Auch Jonas Schreiber ließ in der Schwergewichtsklasse über 66 kg nichts anbrennen. Zum Auftakt gab es schon nach fünf Sekunden den ersten Jubel. Mit einem schulbuchmäßigen „Soto-maki-komi“ streckte er seinen ersten Gegner nieder. Auch danach konnte ihn keiner wirklich gefährden. Drei weitere Siege im Bodenkampf brachten den Turniersieg. Stark besetzt war die Gewichtsklasse bis 81 kg der Männer, wo Xaver Stausberg (Judofreunde) verheißungsvoll unter 15 Konkurrenten mitmischte.

Zunächst bezwang er Markus Kracke von der JG Münster mit Fußwurf. Dann lieferte er sich gegen den späteren Finalisten Korte aus Dortmund ein Duell auf Augenhöhe. Nur ein Shido (Strafe) gegen Xaver Stausberg gab den Ausschlag. In der Trostrunde holte er noch zwei vorzeitige Siege, bevor der Siegener Danträger im „kleinen Finale“ die Bronzemedaille knapp verpasste.

Ähnlich erging es auch dem U15-Starter Timo Köbernik (-60 kg/Judofreunde). Nach seiner Auftaktniederlage mobilisierte er alle Kräfte und schaffte noch den Sprung bis ins kleine Finale, musste aber spätestens hier alle Medaillenträume begraben.

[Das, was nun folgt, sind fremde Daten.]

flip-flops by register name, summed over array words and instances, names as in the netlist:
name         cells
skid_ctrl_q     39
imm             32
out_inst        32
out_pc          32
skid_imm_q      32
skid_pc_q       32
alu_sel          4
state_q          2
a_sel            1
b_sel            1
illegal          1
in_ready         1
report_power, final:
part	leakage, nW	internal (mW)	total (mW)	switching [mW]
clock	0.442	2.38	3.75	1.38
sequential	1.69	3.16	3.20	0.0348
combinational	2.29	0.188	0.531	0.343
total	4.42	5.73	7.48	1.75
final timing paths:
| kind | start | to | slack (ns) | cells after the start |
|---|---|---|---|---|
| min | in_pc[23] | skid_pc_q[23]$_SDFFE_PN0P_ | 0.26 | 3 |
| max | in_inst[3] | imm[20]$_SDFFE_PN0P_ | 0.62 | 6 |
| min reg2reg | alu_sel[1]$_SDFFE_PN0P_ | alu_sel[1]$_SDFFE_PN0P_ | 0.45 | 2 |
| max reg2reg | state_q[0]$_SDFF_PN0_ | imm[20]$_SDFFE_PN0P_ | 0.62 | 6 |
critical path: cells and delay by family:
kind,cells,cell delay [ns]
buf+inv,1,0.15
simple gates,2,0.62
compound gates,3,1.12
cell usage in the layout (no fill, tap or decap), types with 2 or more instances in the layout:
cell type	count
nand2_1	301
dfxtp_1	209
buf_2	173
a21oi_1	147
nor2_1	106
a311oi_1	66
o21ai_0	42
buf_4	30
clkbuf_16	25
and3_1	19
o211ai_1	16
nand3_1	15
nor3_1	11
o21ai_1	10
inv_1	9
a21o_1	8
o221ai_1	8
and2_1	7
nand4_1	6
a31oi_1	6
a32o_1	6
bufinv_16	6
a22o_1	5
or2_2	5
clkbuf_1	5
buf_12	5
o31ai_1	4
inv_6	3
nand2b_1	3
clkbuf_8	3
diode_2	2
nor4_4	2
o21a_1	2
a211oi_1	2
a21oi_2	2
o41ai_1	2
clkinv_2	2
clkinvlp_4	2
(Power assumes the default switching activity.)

Auch Jakob Heuser (TV Freudenberg) musste im entscheidenden Kampf um Bronze die Niederlage einstecken. Seine Siege holte er bis dahin jeweils mit „O-goshi“ (Hüftwurf). Jakob Heuser war im Bodenkampf aber zu anfällig, woraus auch seine Niederlagen mit Armhebel und Haltegriff resultierten. Endresultat Platz fünf.